2. Description of the Prior Art
Anchoring of conventional drive-in dowels is based primarily on an expansion principle. The used percussion or impact-driven expansion dowels are primarily formed of two parts and includes, e.g., a sleeve-shaped dowel body with a conical bore and a spreading member. In order to anchor the dowel in a prepared bore, the spreading member is percussion driven into the expandable region of the sleeve-shaped dowel. This causes expansion of the expandable region and a force-locking connection of the radially expanded expandable region of the dowel with the bore wall. However, the multi-part construction of the known dowel can cause several problems. E.g., the spreading member can be incorrectly inserted in the dowel body bore. Also, the spreading member can fall out of the bore and become lost. Further, with the spreading member being arranged and held outside of the dowel body bore, it can happen that upon a miss, the spreading member becomes inclined and would wedge.

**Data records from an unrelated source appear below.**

**config.mk**
```make
export PLATFORM = sky130hd
export DESIGN_NAME = acd_chop_detect
export DESIGN_NICKNAME = d
export VERILOG_FILES = /design/src/design/acd_pkg.sv /design/src/design/acd_chop_detect.sv
export VERILOG_INCLUDE_DIRS = /design/src /design/src/design
export SDC_FILE = /design/constraint.sdc
export NUM_CORES = 1
export LEC_CHECK = 0
export ABC_AREA = 0
export BUFFER_PORTS_ARGS = -buffer_cell sky130_fd_sc_hd__clkbuf_2
export CAP_MARGIN = 20
export CORE_MARGIN = 3
export CORE_UTILIZATION = 42
export DETAILED_ROUTE_END_ITERATION = 16
export GPL_TIMING_DRIVEN = 0
export MAX_ROUTING_LAYER = met4
export PLACE_DENSITY_LB_ADDON = 0.2
export SYNTH_ARGS = -nofsm -noshare
export SYNTH_HDL_FRONTEND = slang
export SYNTH_SLANG_ARGS = --single-unit
```
**constraint.sdc**
```tcl
create_clock -name ref_clk -period 11.2 [get_ports ref_clk]
set_input_delay 1.68 -clock ref_clk [delete_from_list [all_inputs] [get_ports ref_clk]]
set_output_delay 1.68 -clock ref_clk [all_outputs]
set_load 0.005 [all_outputs]
```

The prior art discloses also a driven-in dowel the anchoring of which in a bore of a structural component is effected by axial displacement of two concentrically arranged sleeves. Thus, U.S. Pat. No. 2,171,985 discloses a percussion driven expansion dowel formed of an inner sleeve having an inner thread and supported against a bore bottom and an expansion sleeve displaceable over the inner sleeve. In the front end region of the inner sleeve, there is provided a section conically widening in a setting direction. The expansion sleeve has a plurality of expansion tabs separated by longitudinal slots from each other. The expansion tabs expand radially upon the expansion sleeve being percussion driven over the conical section of the inner sleeve. The anchoring of the expansion dowel is effected as a result of application of an expansion force which is imparted by the radially expanded expansion tabs to the bore wall.

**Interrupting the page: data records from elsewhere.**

## config.mk

```make
export PLATFORM = sky130hd
export DESIGN_NAME = psec_regs
export DESIGN_NICKNAME = d
export VERILOG_FILES = /design/src/core/psec_regs.v /design/src/core/psec_sat_counter.v /design/src/core/psec_link_monitor.v
export VERILOG_INCLUDE_DIRS = /design/src /design/src/core
export SDC_FILE = /design/constraint.sdc
export NUM_CORES = 1
export LEC_CHECK = 0
export BUFFER_PORTS_ARGS = -buffer_cell sky130_fd_sc_hd__buf_2
export CAP_MARGIN = 0
export CELL_PAD_IN_SITES_DETAIL_PLACEMENT = 2
export CELL_PAD_IN_SITES_GLOBAL_PLACEMENT = 2
export CORE_UTILIZATION = 38
export DETAILED_ROUTE_END_ITERATION = 8
export GPL_ROUTABILITY_DRIVEN = 0
export PLACE_DENSITY = 0.91
export SETUP_SLACK_MARGIN = 0.5
export SLEW_MARGIN = 25
export SYNTH_ARGS = -nofsm -noshare
export SYNTH_HDL_FRONTEND = slang
export SYNTH_SLANG_ARGS = --single-unit
```

## constraint.sdc

```tcl
create_clock -name clk -period 4.93 [get_ports clk]
set_input_delay 0.493 -clock clk [delete_from_list [all_inputs] [get_ports clk]]
set_output_delay 0.493 -clock clk [all_outputs]
set_load 0.01 [all_outputs]
```

## src/core/psec_defs.vh

```
// Purpose: Shared constants for the page selector, event tallies and coding sublayer config.
// Assumes: Management register addresses are five bits wide, data sixteen bits.
// Notes:   Included by bare name; definitions only.
`ifndef PSEC_DEFS_VH
`define PSEC_DEFS_VH

`define PSEC_ADDR_PAGE_SEL      5'h13
`define PSEC_ADDR_FALSE_CARRIER 5'h14
`define PSEC_ADDR_RX_ERROR      5'h15
`define PSEC_ADDR_CODING_CFG    5'h16
`define PSEC_ADDR_PAGED_LO      5'h14
`define PSEC_ADDR_PAGED_HI      5'h1F

`define PSEC_PAGE_EXT0          3'h0
`define PSEC_PAGE_RSVD1         3'h1
`define PSEC_PAGE_LINK_DIAG     3'h2
`define PSEC_PAGE_RSVD3         3'h3
`define PSEC_PAGE_TS_BASE       3'h4
`define PSEC_PAGE_TS_CFG_A      3'h5
`define PSEC_PAGE_TS_CFG_B      3'h6
`define PSEC_PAGE_RESET         3'h0

`define PSEC_CFG_FREE_CLK_BIT   11
`define PSEC_CFG_TRUE_QUIET_BIT 10
`define PSEC_CFG_SD_FORCE_BIT   9
`define PSEC_CFG_SD_ALG_BIT     8
`define PSEC_CFG_DESC_EXT_BIT   7
`define PSEC_CFG_RESET          16'h0100
`define PSEC_CFG_WR_MASK        16'hFF80

`define PSEC_PRE_ONES           6'h20
`define PSEC_OP_WRITE           2'h1
`define PSEC_OP_READ            2'h2

`define PSEC_CLK_PERIOD_NS      10
`define PSEC_DESC_TO_SHORT_NS   722000
`define PSEC_DESC_TO_LONG_NS    2000000

`endif

```

## src/core/psec_regs.v

```verilog
// Purpose: Management slave for page select, event tallies and coding sublayer config.
// Assumes: mdc and mdioIn are synchronous to clk and mdc is well below clk/4.
// Notes:   Pages 2, 4, 5 and 6, page 0 above 16h and addresses below 13h go to the ext port.
// Notes on behaviour
// - Page field routes addresses 14h to 1Fh.
// - Reserved selector and tally bits read zero.
// - False carrier tally counts, clears on read.
// - False carrier tally sticks at FFh.
// - Receive error tally once per carrier.
// - No receive error count during collision.
// - Receive error tally saturates until read.
// - Free clock bit keeps receive clock running.
// - True quiet bit selects quiet transmit.
// - Force bit forces signal detection active.
// - Default option: link survives lock loss.
// - Modified option: link drops on lock loss.
// - Extend bit lengthens descrambler timeout.
`timescale 1ns/100ps
`default_nettype none
`include "psec_defs.vh"
module psec_regs #(
  parameter CNT_W     = 8,
  parameter TO_W      = 18,
  parameter SHORT_CYC = `PSEC_DESC_TO_SHORT_NS / `PSEC_CLK_PERIOD_NS,
  parameter LONG_CYC  = `PSEC_DESC_TO_LONG_NS / `PSEC_CLK_PERIOD_NS
) (
  input  wire        clk,
  input  wire        rst,
  input  wire        ce,
  input  wire [4:0]  phyAddr,
  input  wire        mdc,
  input  wire        mdioIn,
  output reg         mdioOut,
  output reg         mdioOe,
  input  wire        falseCarrierEvent,
  input  wire        carrierValid,
  input  wire        invalidSymbol,
  input  wire        collision,
  input  wire        syncSeen,
  input  wire        signalLevelValid,
  output wire        rxClkFreeRun,
  output wire        trueQuietEn,
  output wire        signalDetectForce,
  output wire        descLocked,
  output wire        linkUp,
  output wire [2:0]  register_page_selector,
  output reg  [4:0]  extAddr,
  output reg         extRdEn,
  output reg         extWrEn,
  output reg  [15:0] extWrData,
  input  wire [15:0] extRdData
);
  localparam S_PRE  = 3'h0;
  localparam S_ST   = 3'h1;
  localparam S_HDR  = 3'h2;
  localparam S_TA   = 3'h3;
  localparam S_DATA = 3'h4;

  reg  [2:0]  state_q;
  reg  [5:0]  cnt_q;
  reg  [10:0] hdr_q;
  reg  [15:0] shift_q;
  reg         isRead_q;
  reg         isWrite_q;
  reg         mdcPrev_q;
  reg  [2:0]  page_q;
  reg  [15:0] cfg_q;
  reg         carrierCounted_q;
  reg         carrierCollided_q;
  reg         fcClear;
  reg         reClear;
  reg  [15:0] rdData;

  wire [CNT_W-1:0] fcCount;
  wire [CNT_W-1:0] reCount;
  wire             mdcRise = mdc & ~mdcPrev_q;
  wire             mdcFall = ~mdc & mdcPrev_q;
  wire [11:0]      hdrFull = {hdr_q, mdioIn};
  wire [1:0]       hdrOp   = hdrFull[11:10];
  wire [4:0]       hdrPhy  = hdrFull[9:5];
  wire [4:0]       hdrReg  = hdrFull[4:0];
  wire             hdrMine = (hdrPhy == phyAddr);

  // True when the address belongs to the page 0 bank held in this module.
  function isLocal;
    input [4:0] addr;
    input [2:0] page;
    begin
      isLocal = (page == `PSEC_PAGE_EXT0) &&
                (addr == `PSEC_ADDR_FALSE_CARRIER || addr == `PSEC_ADDR_RX_ERROR ||
                 addr == `PSEC_ADDR_CODING_CFG);
    end
  endfunction

  // True when the access leaves this module for another page or register.
  function isExternal;
    input [4:0] addr;
    input [2:0] page;
    reg         paged;
    begin
      paged = (addr >= `PSEC_ADDR_PAGED_LO) && (addr <= `PSEC_ADDR_PAGED_HI);
      if (addr == `PSEC_ADDR_PAGE_SEL || isLocal(addr, page)) begin
        isExternal = 1'b0;
      end else if (!paged) begin
        isExternal = 1'b1;
      end else begin
        case (page)
          `PSEC_PAGE_EXT0:     isExternal = 1'b1;
          `PSEC_PAGE_LINK_DIAG: isExternal = 1'b1;
          `PSEC_PAGE_TS_BASE:  isExternal = 1'b1;
          `PSEC_PAGE_TS_CFG_A: isExternal = 1'b1;
          `PSEC_PAGE_TS_CFG_B: isExternal = 1'b1;
          default:             isExternal = 1'b0;
        endcase
      end
    end
  endfunction

  assign register_page_selector           = page_q;
  assign rxClkFreeRun      = cfg_q[`PSEC_CFG_FREE_CLK_BIT];
  assign trueQuietEn       = cfg_q[`PSEC_CFG_TRUE_QUIET_BIT];
  assign signalDetectForce = cfg_q[`PSEC_CFG_SD_FORCE_BIT];

  // Read data mux; reserved pages and reserved bits return zero.
  always @* begin
    rdData = 16'h0000;
    if (hdrReg == `PSEC_ADDR_PAGE_SEL) begin
      rdData = {13'h0000, page_q};
    end else if (isLocal(hdrReg, page_q)) begin
      case (hdrReg)
        `PSEC_ADDR_FALSE_CARRIER: rdData = {{(16-CNT_W){1'b0}}, fcCount};
        `PSEC_ADDR_RX_ERROR:      rdData = {{(16-CNT_W){1'b0}}, reCount};
        default:                  rdData = cfg_q & `PSEC_CFG_WR_MASK;
      endcase
    end else if (isExternal(hdrReg, page_q)) begin
      rdData = extRdData;
    end
  end

  // Frame decoder. Bits are sampled on mdc rising edges.
  always @(posedge clk or posedge rst) begin
    if (rst) begin
      state_q   <= S_PRE;
      cnt_q     <= 6'h00;
      hdr_q     <= 11'h000;
      shift_q   <= 16'h0000;
      isRead_q  <= 1'b0;
      isWrite_q <= 1'b0;
      mdcPrev_q <= 1'b0;
      fcClear   <= 1'b0;
      reClear   <= 1'b0;
      extAddr   <= 5'h00;
      extRdEn   <= 1'b0;
      extWrEn   <= 1'b0;
      extWrData <= 16'h0000;
      page_q    <= `PSEC_PAGE_RESET;
      cfg_q     <= `PSEC_CFG_RESET;
      mdioOut   <= 1'b0;
      mdioOe    <= 1'b0;
    end else if (ce) begin
      mdcPrev_q <= mdc;
      fcClear   <= 1'b0;
      reClear   <= 1'b0;
      extRdEn   <= 1'b0;
      extWrEn   <= 1'b0;
      if (mdcRise) begin
        case (state_q)
          S_PRE: begin
            if (mdioIn) begin
              if (cnt_q != `PSEC_PRE_ONES) begin
                cnt_q <= cnt_q + 6'h01;
              end
            end else if (cnt_q == `PSEC_PRE_ONES) begin
              state_q <= S_ST;
            end else begin
              cnt_q <= 6'h00;
            end
          end
          S_ST: begin
            cnt_q   <= 6'h00;
            state_q <= mdioIn ? S_HDR : S_PRE;
          end
          S_HDR: begin
            hdr_q <= hdrFull[10:0];
            if (cnt_q == 6'h0B) begin
              cnt_q     <= 6'h00;
              state_q   <= S_TA;
              isRead_q  <= hdrMine && (hdrOp == `PSEC_OP_READ);
              isWrite_q <= hdrMine && (hdrOp == `PSEC_OP_WRITE);
              extAddr   <= hdrReg;
              if (hdrMine && hdrOp == `PSEC_OP_READ) begin
                shift_q <= rdData;
                extRdEn <= isExternal(hdrReg, page_q);
                if (isLocal(hdrReg, page_q)) begin
                  fcClear <= (hdrReg == `PSEC_ADDR_FALSE_CARRIER);
                  reClear <= (hdrReg == `PSEC_ADDR_RX_ERROR);
                end
              end
            end else begin
              cnt_q <= cnt_q + 6'h01;
            end
          end
          S_TA: begin
            if (cnt_q == 6'h01) begin
              cnt_q   <= 6'h00;
              state_q <= S_DATA;
            end else begin
              cnt_q <= cnt_q + 6'h01;
            end
          end
          S_DATA: begin
            if (isWrite_q) begin
              shift_q <= {shift_q[14:0], mdioIn};
            end
            if (cnt_q == 6'h0F) begin
              cnt_q   <= 6'h00;
              state_q <= S_PRE;
              if (isWrite_q) begin
                if (extAddr == `PSEC_ADDR_PAGE_SEL) begin
                  page_q <= {shift_q[1:0], mdioIn};
                end else if (extAddr == `PSEC_ADDR_CODING_CFG &&
                             isLocal(extAddr, page_q)) begin
                  // Bits 15:12 are stored as written; the master keeps them zero.
                  cfg_q <= {shift_q[14:0], mdioIn} & `PSEC_CFG_WR_MASK;
                end else if (isExternal(extAddr, page_q)) begin
                  extWrEn   <= 1'b1;
                  extWrData <= {shift_q[14:0], mdioIn};
                end
              end
            end else begin
              cnt_q <= cnt_q + 6'h01;
            end
          end
          default: begin
            state_q <= S_PRE;
            cnt_q   <= 6'h00;
          end
        endcase
      end
      // A forwarded read takes its word one clk after the header, once extAddr stands.
      if (extRdEn) begin
        shift_q <= extRdData;
      end
      // Read data is launched on falling edges so it is stable at the master's rising edge.
      if (mdcFall) begin
        if (state_q == S_DATA && isRead_q) begin
          mdioOe  <= 1'b1;
          mdioOut <= shift_q[15];
          shift_q <= {shift_q[14:0], 1'b0};
        end else if (state_q == S_TA && isRead_q && cnt_q == 6'h01) begin
          mdioOe  <= 1'b1;
          mdioOut <= 1'b0;
        end else begin
          mdioOe  <= 1'b0;
          mdioOut <= 1'b0;
        end
      end
    end
  end

  // Receive error qualification: one count per carrier event, none from its first collision on.
  wire collidedNow = collision | carrierCollided_q;
  wire reIncr      = carrierValid && invalidSymbol && !carrierCounted_q && !collidedNow;

  always @(posedge clk or posedge rst) begin
    if (rst) begin
      carrierCounted_q  <= 1'b0;
      carrierCollided_q <= 1'b0;
    end else if (ce) begin
      if (!carrierValid) begin
        carrierCounted_q  <= 1'b0;
        carrierCollided_q <= 1'b0;
      end else begin
        if (reIncr) begin
          carrierCounted_q <= 1'b1;
        end
        if (collision) begin
          carrierCollided_q <= 1'b1;
        end
      end
    end
  end

  psec_sat_counter #(
    .WIDTH (CNT_W)
  ) uFalseCarrier (
    .clk   (clk),
    .rst   (rst),
    .ce    (ce),
    .incr  (falseCarrierEvent),
    .clear (fcClear),
    .count (fcCount)
  );

  psec_sat_counter #(
    .WIDTH (CNT_W)
  ) uRxError (
    .clk   (clk),
    .rst   (rst),
    .ce    (ce),
    .incr  (reIncr),
    .clear (reClear),
    .count (reCount)
  );

  psec_link_monitor #(
    .CNT_W     (TO_W),
    .SHORT_CYC (SHORT_CYC),
    .LONG_CYC  (LONG_CYC)
  ) uLink (
    .clk              (clk),
    .rst              (rst),
    .ce               (ce),
    .syncSeen         (syncSeen),
    .signalLevelValid (signalLevelValid),
    .sdForce          (cfg_q[`PSEC_CFG_SD_FORCE_BIT]),
    .sdAlgorithm      (cfg_q[`PSEC_CFG_SD_ALG_BIT]),
    .timeoutExtend    (cfg_q[`PSEC_CFG_DESC_EXT_BIT]),
    .descLocked       (descLocked),
    .linkUp           (linkUp)
  );
endmodule
`default_nettype wire

```

## src/core/psec_sat_counter.v

```verilog
// Purpose: Saturating event tally with clear.
// Assumes: incr and clear are one-cycle pulses in the clk domain.
// Notes:   An event in the clearing cycle survives as a count of one.
`timescale 1ns/100ps
`default_nettype none
module psec_sat_counter #(
  parameter WIDTH = 8
) (
  input  wire             clk,
  input  wire             rst,
  input  wire             ce,
  input  wire             incr,
  input  wire             clear,
  output reg  [WIDTH-1:0] count
);
  wire atMax = &count;

  always @(posedge clk or posedge rst) begin
    if (rst) begin
      count <= {WIDTH{1'b0}};
    end else if (ce) begin
      if (clear) begin
        count <= incr ? {{(WIDTH-1){1'b0}}, 1'b1} : {WIDTH{1'b0}};
      end else if (incr && !atMax) begin
        count <= count + {{(WIDTH-1){1'b0}}, 1'b1};
      end
    end
  end
endmodule
`default_nettype wire

```

## src/core/psec_link_monitor.v

```verilog
// Purpose: Descrambler lock timeout and link status qualification.
// Assumes: syncSeen pulses whenever the descrambler recognises a valid symbol.
// Notes:   Timeout counts are parameters so a bench can shorten them.
`timescale 1ns/100ps
`default_nettype none
module psec_link_monitor #(
  parameter CNT_W     = 18,
  parameter SHORT_CYC = 72200,
  parameter LONG_CYC  = 200000
) (
  input  wire clk,
  input  wire rst,
  input  wire ce,
  input  wire syncSeen,
  input  wire signalLevelValid,
  input  wire sdForce,
  input  wire sdAlgorithm,
  input  wire timeoutExtend,
  output reg  descLocked,
  output reg  linkUp
);
  reg  [CNT_W-1:0] idle_q;
  wire [CNT_W-1:0] limit = timeoutExtend ? LONG_CYC[CNT_W-1:0] : SHORT_CYC[CNT_W-1:0];
  wire             levelOk = signalLevelValid | sdForce;

  always @(posedge clk or posedge rst) begin
    if (rst) begin
      idle_q     <= {CNT_W{1'b0}};
      descLocked <= 1'b0;
    end else if (ce) begin
      if (syncSeen) begin
        idle_q     <= {CNT_W{1'b0}};
        descLocked <= 1'b1;
      end else if (descLocked) begin
        if (idle_q >= limit - {{(CNT_W-1){1'b0}}, 1'b1}) begin
          descLocked <= 1'b0;
          idle_q     <= {CNT_W{1'b0}};
        end else begin
          idle_q <= idle_q + {{(CNT_W-1){1'b0}}, 1'b1};
        end
      end
    end
  end

  always @(posedge clk or posedge rst) begin
    if (rst) begin
      linkUp <= 1'b0;
    end else if (ce) begin
      if (!levelOk) begin
        linkUp <= 1'b0;
      end else if (!linkUp) begin
        linkUp <= descLocked;
      end else if (!descLocked && !sdAlgorithm) begin
        linkUp <= 1'b0;
      end
    end
  end
endmodule
`default_nettype wire

```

The anchoring in accordance with expansion principle requires application of a high expansion force. This leads to large distances between axes and edges of formed attachment points. Because these distances not always can be maintained, there are provided systems, which are based on expandable drive-in dowels and which are anchored in bores of structural components as a result of a form-locking connection. Such systems make use of undercuts which are usually formed in the region of a bore bottom. The anchoring is effected with expansion tabs which are provided on a sleeve-shaped dowel body and which expand radially into an undercut, forming a form-locking connection. In many cases, in which form-lockingly anchoring undercut systems are used, it is often necessary to form an undercut at an exactly predetermined depth in a separate step with a special tool. Only after an undercut is formed in a bore wall, an undercut dowel can be inserted in the bore and form-lockingly anchored by percussion driving the expansion tabs over the sleeve cone section.
Also known are undercut self-cutting systems with which an undercut-forming dowel when being percussion driven into a bore, automatically forms an undercut by tangentially shaving the wall material. The known undercut self-cutting systems permit to obtain, within acceptable time limits, a form-locking connection. However, such undercut self-cutting systems can be used in small load application regions, with tensile loads less than 20 kN. As an alternative to the undercut self-cutting systems, undercut pressing dowels are used which represent an intermediate stage between percussion driven expansion dowels and undercut self-cutting dowel. With the undercut pressing dowels, the expansion elements, upon their radial expansion, are pressed into a form-locking engagement with a bore wall. The undercut pressing dowels form a form-locking engagement by volumetric displacement or repression. However, for an impressed depth greater than 1 mm, the necessary pressure force disproportionally increases. This is because the force increases at least in a square degree in comparison with a displaced volume. This leads to a destruction of the bore wall material and to degradation of the initial rigidity of the undercut pressing dowel. At a pressed-in depth of about 5 mm, cracks in concrete can be formed which substantially reduces the load bearing capability of a dowel.
Accordingly, an object of the present invention is to eliminate or at least substantially reduce the drawback of the prior art drive-in dowels. Another object of the present invention is to provide a drive-in dowel which can be easily form-lockingly anchored in a structural component. Expensive undercut-forming special tools should be eliminated. The energy consumption necessary for effecting anchoring should be relatively small and should be obtainable with axial impacts with a hammer. Further, forming undercuts with a depth of 5 mm and greater should be possible, without a disproportional increase of the energy consumption with increase of the undercut depth. The drive-in dowel should not form cracks or crevices in structural component and should have a secondary expansion capability. The drive-in dowel should also have a simple construction and be cost-effective. The drive-in dowel should further provide a user with an indication of when the anchoring has been obtained.